The Big Woods of McHenry County once extended from Marengo to Alden, straddling the steep topography of the Marengo Ridge. Today only scattered remnants of that woodland survive, with most of those blocks less than twenty acres in size. The opportunity to preserve a nearly one hundred acre stand of oaks
is rare and the potential to study their ecosystem components in a large block equally unusual.
As of July 16, 2013 one of these stands is now protected and will be known for perpetuity as The McHenry County Community Research Forest. This project was made possible through a creative partnership forged between a local nonprofit: The Land Conservancy of McHenry County (TLC); a private landowner; a government agency: the McHenry County Conservation District (MCCD); and a grant from Illinois Clean Energy Community Foundation.
The Community Research Forest includes three parcels of land located just southwest of Harvard that together total 93 acres. Two of the parcels (about 53 acres) were purchased outright by the Conservation District funded in large part by a grant from the Illinois Clean Energy Community Foundation.

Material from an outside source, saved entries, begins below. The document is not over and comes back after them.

==> src/rtl/dot_quad_pkg.sv <==
// dot_quad_pkg: constants shared by the dot_quad MAC array.
//   DATA_W     - width of every operand, offset, product, sum and result
//   LANE_COUNT - number of independent lanes in the array
package dot_quad_pkg;

  localparam int DATA_W     = 8;
  localparam int LANE_COUNT = 4;

endpackage

==> src/rtl/dot_quad_lane.sv <==
// dot_lane: one pipelined dot-product-plus-offset lane,
//   out = offset + x0*y0 + x1*y1 (mod 2^DATA_W)
// Operands arrive skewed: pair 0 at edge T, pair 1 at T+1, offset at T+2,
// result registered on out after edge T+3. All arithmetic wraps.
// Ports:
//   clock  - rising-edge clock
//   reset  - synchronous, active-high; clears the whole pipeline, beats en
//   en     - clock enable for every pipeline register
//   x0, y0 - first operand pair (stage 0)
//   x1, y1 - second operand pair (stage 1)
//   offset - offset term (stage 2)
//   out    - registered result
module dot_lane
  import dot_quad_pkg::*;
(
  input  logic              clock,
  input  logic              reset,
  input  logic              en,
  input  logic [DATA_W-1:0] x0,
  input  logic [DATA_W-1:0] y0,
  input  logic [DATA_W-1:0] x1,
  input  logic [DATA_W-1:0] y1,
  input  logic [DATA_W-1:0] offset,
  output logic [DATA_W-1:0] out
);

  logic [DATA_W-1:0] q0;
  logic [DATA_W-1:0] q1;
  logic [DATA_W-1:0] q2;
  logic [DATA_W-1:0] r;

  // Expressions are evaluated at DATA_W bits, so products and sums wrap
  // naturally; signed and unsigned operands give the same low bits.
  always_ff @(posedge clock) begin
    if (reset) begin
      q0 <= '0;
      q1 <= '0;
      q2 <= '0;
      r  <= '0;
    end else if (en) begin
      q0 <= x0 * y0;
      q1 <= q0 + x1 * y1;
      q2 <= q1 + offset;
      r  <= q2;
    end
  end

  assign out = r;

endmodule

==> src/rtl/dot_quad.sv <==
// dot_quad: four identical, independent dot_lane instances sharing only
// clock, reset and en.
// Ports:
//   clock, reset, en       - shared clock, synchronous active-high reset, enable
//   m, a0, b0, a1, b1      - lane w offset and operand pairs
//   n, c0, d0, c1, d1      - lane x offset and operand pairs
//   o, e0, f0, e1, f1      - lane y offset and operand pairs
//   p, g0, h0, g1, h1      - lane z offset and operand pairs
//   w, x, y, z             - registered lane results
module dot_quad
  import dot_quad_pkg::*;
(
  input  logic              clock,
  input  logic              reset,
  input  logic              en,
  input  logic [DATA_W-1:0] m,
  input  logic [DATA_W-1:0] n,
  input  logic [DATA_W-1:0] o,
  input  logic [DATA_W-1:0] p,
  input  logic [DATA_W-1:0] a0,
  input  logic [DATA_W-1:0] b0,
  input  logic [DATA_W-1:0] a1,
  input  logic [DATA_W-1:0] b1,
  input  logic [DATA_W-1:0] c0,
  input  logic [DATA_W-1:0] d0,
  input  logic [DATA_W-1:0] c1,
  input  logic [DATA_W-1:0] d1,
  input  logic [DATA_W-1:0] e0,
  input  logic [DATA_W-1:0] f0,
  input  logic [DATA_W-1:0] e1,
  input  logic [DATA_W-1:0] f1,
  input  logic [DATA_W-1:0] g0,
  input  logic [DATA_W-1:0] h0,
  input  logic [DATA_W-1:0] g1,
  input  logic [DATA_W-1:0] h1,
  output logic [DATA_W-1:0] w,
  output logic [DATA_W-1:0] x,
  output logic [DATA_W-1:0] y,
  output logic [DATA_W-1:0] z
);

  // Lane index 0..3 maps to w, x, y, z.
  logic [DATA_W-1:0] lane_x0     [LANE_COUNT];
  logic [DATA_W-1:0] lane_y0     [LANE_COUNT];
  logic [DATA_W-1:0] lane_x1     [LANE_COUNT];
  logic [DATA_W-1:0] lane_y1     [LANE_COUNT];
  logic [DATA_W-1:0] lane_offset [LANE_COUNT];
  logic [DATA_W-1:0] lane_out    [LANE_COUNT];

  assign lane_x0[0] = a0;  assign lane_y0[0] = b0;
  assign lane_x1[0] = a1;  assign lane_y1[0] = b1;
  assign lane_offset[0] = m;

  assign lane_x0[1] = c0;  assign lane_y0[1] = d0;
  assign lane_x1[1] = c1;  assign lane_y1[1] = d1;
  assign lane_offset[1] = n;

  assign lane_x0[2] = e0;  assign lane_y0[2] = f0;
  assign lane_x1[2] = e1;  assign lane_y1[2] = f1;
  assign lane_offset[2] = o;

  assign lane_x0[3] = g0;  assign lane_y0[3] = h0;
  assign lane_x1[3] = g1;  assign lane_y1[3] = h1;
  assign lane_offset[3] = p;

  for (genvar i = 0; i < LANE_COUNT; i++) begin : g_lane
    dot_lane u_lane (
      .clock  (clock),
      .reset  (reset),
      .en     (en),
      .x0     (lane_x0[i]),
      .y0     (lane_y0[i]),
      .x1     (lane_x1[i]),
      .y1     (lane_y1[i]),
      .offset (lane_offset[i]),
      .out    (lane_out[i])
    );
  end

  assign w = lane_out[0];
  assign x = lane_out[1];
  assign y = lane_out[2];
  assign z = lane_out[3];

endmodule

==> config.mk <==
export PLATFORM = sky130hd
export DESIGN_NAME = dot_quad
export DESIGN_NICKNAME = d
export VERILOG_FILES = /design/src/rtl/dot_quad_pkg.sv /design/src/rtl/dot_quad_lane.sv /design/src/rtl/dot_quad.sv
export SDC_FILE = /design/constraint.sdc
export NUM_CORES = 1
export LEC_CHECK = 0
export ABC_AREA = 1
export BUFFER_PORTS_ARGS = -buffer_cell sky130_fd_sc_hd__buf_4
export CAP_MARGIN = 30
export CORE_MARGIN = 2
export CORE_UTILIZATION = 48
export CTS_CLUSTER_SIZE = 30
export DETAILED_ROUTE_END_ITERATION = 8
export PLACE_DENSITY = 0.69
export SETUP_SLACK_MARGIN = 0.15
export SYNTH_ARGS = -nofsm -noshare
export SYNTH_HDL_FRONTEND = slang
export SYNTH_SLANG_ARGS = --single-unit
==> constraint.sdc <==
create_clock -name clock -period 12.9 [get_ports clock]
set_clock_uncertainty 0.2 [all_clocks]
set_input_delay 1.29 -clock clock [delete_from_list [all_inputs] [get_ports clock]]
set_output_delay 1.29 -clock clock [all_outputs]
set_load 0.1 [all_outputs]
; ---- Word-level counts from Yosys, hierarchy flattened
; Index checks and enable logic that the tools add are counted.
[classes]
addsub = 8
multipliers = 8
[op_table]
columns = operator, n
row1 = adder 8 bit, 8
row2 = multiplier 8 x 8 -> 8 bit, 8
[totals]
word_cells = 32
regBits = 128
output_inout_bits = 32

; ---- Logic depth before layout (Yosys ltp)
; Gate-level depths: netlist of run 1.
[depth]
ltp_word = 2
ltp_mapped = 24

; ---- Modules after synthesis
; From an unflattened synthesis of run 1, not the netlist that was laid out.
[unflattened]
cells_unflattened = 2134
hier_area_um2 = 14549.0
[by_module_without_submodules]
columns = mod, seq_area_each_um2, instances, area_each_um2, cells_per_inst
row1 = dot_lane (g_lane[2].u_lane), 640.6, 1, 3691.0, 548
row2 = dot_lane (g_lane[3].u_lane), 640.6, 1, 3648.5, 546
row3 = dot_lane (g_lane[1].u_lane), 640.6, 1, 3614.7, 528
row4 = dot_lane (g_lane[0].u_lane), 640.6, 1, 3594.7, 512

; ---- Least setup slack after synthesis of run 1
; No wires, ideal clock.
[synth_path]
path_type = input port to flip-flop
startpoint = input h1[1]
endpoint = register g_lane[3].u_lane.q1[7]
setup_slack_ns = 7.889
path_buffers = 1
t_required_ns = 12.591
arrival_ns = 4.702
cell_stages = 20
cell_sequence = buf_2 -> nand2_1 -> fa_1 -> inv_1 -> fa_1 -> inv_1 -> fa_1 -> fa_1 -> inv_1 -> ha_1 -> a21oi_1 -> nand2_1 -> xor2_1 -> inv_1 -> nand3_1 -> nand2_1 -> nand2_1 -> nand3_1 -> nand2_1 -> inv_1
[synth_via]
elab_chain_len = 2
[synth_lines]
columns = element, line_no
row1 = "start, declared", dot_quad.sv:35  ; input logic [DATA_W-1:0] h1,
row2 = multiplier 8 x 8 -> 8 bit, dot_quad_lane.sv:42  ; q1 <= q0 + x1 * y1;
row3 = adder 8 bit, dot_quad_lane.sv:42
row4 = "end signal, assigned", dot_quad_lane.sv:42
row5 = "end, declared", dot_quad_lane.sv:28  ; logic [DATA_W-1:0] q1;
; No other way between the ends.
; A chain may end at the register's enable or synchronous reset.

; ---- Worst setup path in the final report of run 1
; Ends and elaborated chain as after synthesis.

==> results.sh, run 1 <==
export IMPL_synth_top_cells_by_area="dfxtp_1, fa_1, ha_1"
export IMPL_syn_nets=2488
export IMPL_layout_nets=2642
export IMPL_setup_viol=0
export IMPL_required_ns=13.03
export IMPL_routed_wirelength_um=31800
export IMPL_outcome="complete, no violations"
export IMPL_tightestPinTransition_ns=0.680
export IMPL_avgSynthCellArea_sq_um=6.99
export IMPL_antenna_left=0
export IMPL_rows=63
export IMPL_start_kind="primary input"
export IMPL_antenna_cells=0
export IMPL_dieWidth_um=176
export IMPL_synth_distinct_cells=28
export IMPL_async_reset_ff_frac=0
export IMPL_dp_hpwl_um=25400
export IMPL_synthMostInstantiatedCell="inv_1"
export IMPL_ctsHoldBuffers=0
export IMPL_cts_tree="built"
export IMPL_cts_buffers_inserted=17
export IMPL_fin_tns_setup_ns=0
export IMPL_area_growth_pct=15.7
export IMPL_max_stage_delay_ns=0.54
export IMPL_rsz0062_at_grt="no"
export IMPL_num_vias=12500
export IMPL_grt_max_degree=70
export IMPL_ir_worst_vdd_v=0.0000947
export IMPL_crit_chain="buf_4 -> nand2_1 -> fa_1 -> inv_1 -> fa_1 -> inv_1 -> fa_1 -> fa_1 -> inv_1 -> ha_1 -> a21oi_1 -> nand2_1 -> xor2_1 -> inv_1 -> nand3_1 -> nand2_1 -> nand2_1 -> nand3_1 -> nand2_1 -> inv_1"
export IMPL_syn_cell_area_sq_mm=0.0143
export IMPL_cts_num_sinks=128
export IMPL_io_buffers=194
export IMPL_cts_resized=0
export IMPL_firstDrtPassIters=4
export IMPL_timing_final_crit_share=0.373
export IMPL_grt_first_pass_wirelength_um=54700
export IMPL_htree_levels=4
export IMPL_grt_pass1_vias=12200
export IMPL_grt_ovfl_total=0
export IMPL_fillers=2909
export IMPL_final_max_slew_viol_count=0
export IMPL_hp_class="reg -> reg"
export IMPL_grt_usage=0.214
export IMPL_critPathArrivalTime_ns=4.94
export IMPL_cp_end_kind="flop"
export IMPL_whs_ns=0.254
export IMPL_die_h_um=176
export IMPL_vias_per_cell=4.81
export IMPL_insertion_delay_ns=0.42
export IMPL_synth_seq_cells=128
export IMPL_leakage_uw=0.00985
export IMPL_rrSetupSlack_ns=8.76
export IMPL_maxSlewHeadroom=0.546
export IMPL_antenna_found_initial=0
export IMPL_synth_top_cell_area_share=0.180
export IMPL_drive_gt1_frac=0.108
export IMPL_postCtsSetupBuffers=0
export IMPL_p_per_area_mw_per_mm2=123
export IMPL_report_final_hold_viol_count=0
export IMPL_synth_common_cells="inv_1, nand2_1, ha_1, dfxtp_1, fa_1"
export IMPL_report_power_total_uw=2030
export IMPL_num_io_pins=195
export IMPL_synth_cells=2041
export IMPL_dieArea_sq_mm=0.0311
export IMPL_yosysSeqAreaShare=0.180
export IMPL_cts_root_buf="clkbuf_16"
export IMPL_wl_per_cell_um=12.2
export IMPL_gp_congestion=0.876
export IMPL_fmax_ghz=0.208
export IMPL_synth_flop_cell="dfxtp_1"
export IMPL_drtIter0Drc=425
export IMPL_clockBufferDepth=2
export IMPL_drcViolationCount=0
export IMPL_clk_pin_slew_ns=0.06
export IMPL_cp_slowest_cell="fa_1"
export IMPL_worstSetupPathType="in -> reg"
export IMPL_start_util=0.484
export IMPL_synth_edf_count=0
export IMPL_maxCapViolations=0
export IMPL_min_period_ns=4.81
export IMPL_core_area_sq_mm=0.0295
export IMPL_cp_max_fo=8
export IMPL_yosysWarnings=0
export IMPL_synth_top_area_cell="dfxtp_1"
==> routing by layer <==
metal / GRT usage / routed length, um / vias up
met5: 0 / 0 / -
met4: 0.0713 / 695 / 0
met3: 0.0276 / 1150 / 47
met2: 0.362 / 15100 / 213
met1: 0.283 / 14900 / 5808
li1: - / - / 6413
==> stage by stage <==
stage	worst slack, ns	cell area (sq um)	util	std cells
after floorplan	7.89	14300	-	2041
after global placement	7.74	15900	0.541	2566
after detailed placement	7.62	15900	0.541	2566
after CTS	8.07	16500	0.560	2597
after global routing	7.84	16500	0.560	2597
final	8.09	16500	0.560	2597
==> layout make-up <==
| type | instances | area, sq um | area share |
|---|---|---|---|
| flip-flops and latches | 128 | 2560 | 0.155 |
| well taps | 390 | 488 | 0.0295 |
| inverters | 516 | 1940 | 0.117 |
| multi-input cells | 1335 | 9480 | 0.574 |
| clock buffers | 22 | 484 | 0.0293 |
| clock inverters | 9 | 83.8 | 0.00508 |
| repair buffers | 197 | 1480 | 0.0895 |
==> placed cells by master, fill, tap and decap left out, types with 4 or more instances in the layout <==
cell	Yosys	final
inv_1	516	514
clkbuf_16	0	17
nand2_1	494	494
nand2_2	5	5
nand3b_1	13	13
nor2_1	116	116
o21ai_1	12	12
dfxtp_1	128	128
xor2_1	53	53
clkbuf_8	0	4
nand3_1	54	54
a21o_1	4	4
o21ai_0	111	111
fa_1	124	124
a21oi_1	120	120
xnor2_1	47	47
nand4_1	6	6
clkinv_2	0	4
buf_4	1	197
a211oi_1	7	7
ha_1	160	160
==> path summary, 6_finish.rpt <==
kind	from	endpoint	cells past startpoint
hold reg to reg	g_lane[0].u_lane.q2[2]	g_lane[0].u_lane.out[2]	2
hold / removal	g_lane[0].u_lane.q2[2]	g_lane[0].u_lane.out[2]	2
setup / recovery	h1[1]	g_lane[3].u_lane.q1[7]	20
setup reg to reg	g_lane[3].u_lane.q0[6]	g_lane[3].u_lane.q1[7]	19
==> report_power, final <==
part / internal [uW] / switching [uW]
Clock: 284 / 184
Sequential: 454 / 27.2
Combinational: 440 / 643
==> registers in the layout (all words and copies together) (netlist names) <==
register	count
g_lane.u_lane.q2	32
g_lane.u_lane.out	32
g_lane.u_lane.q1	32
g_lane.u_lane.q0	32
==> critical path: cells and delay by family <==
family	cells	cell delay, ns
adder cells (fa/ha/maj)	5	2.34
AND/OR/NAND/NOR	7	0.52
buffers and inverters	6	0.40
XOR/XNOR	1	0.24
AO/OA/AOI/OAI	1	0.15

Also included is a 40 acre conservation easement donated to TLC by local resident Al Van Maren, a private landowner and owner of AlsPacas at Dutch Mill Farm.
This effort marks the first joint land preservation project by TLC and MCCD. An effort that grew out of a partnership agreement signed by the two organizations in January 2013.
The Community Research Forest will be divided into small management units with different practices used to accomplish restoration goals over many years. The results will be studied and documented and then used to advance the region’s understanding of oak ecosystems and their long-term care.
TLC is particularly excited about the project, says executive director, Lisa Haderlein: “The Community Forest includes a strong private land component that we hope will be useful to the many landowners who own the majority of the remaining oak woods in the county. If oaks are to be a part of the local landscape a century from now, we need to help private landowners take the steps needed to care for the woods that they own today so they continue to serve the community tomorrow.”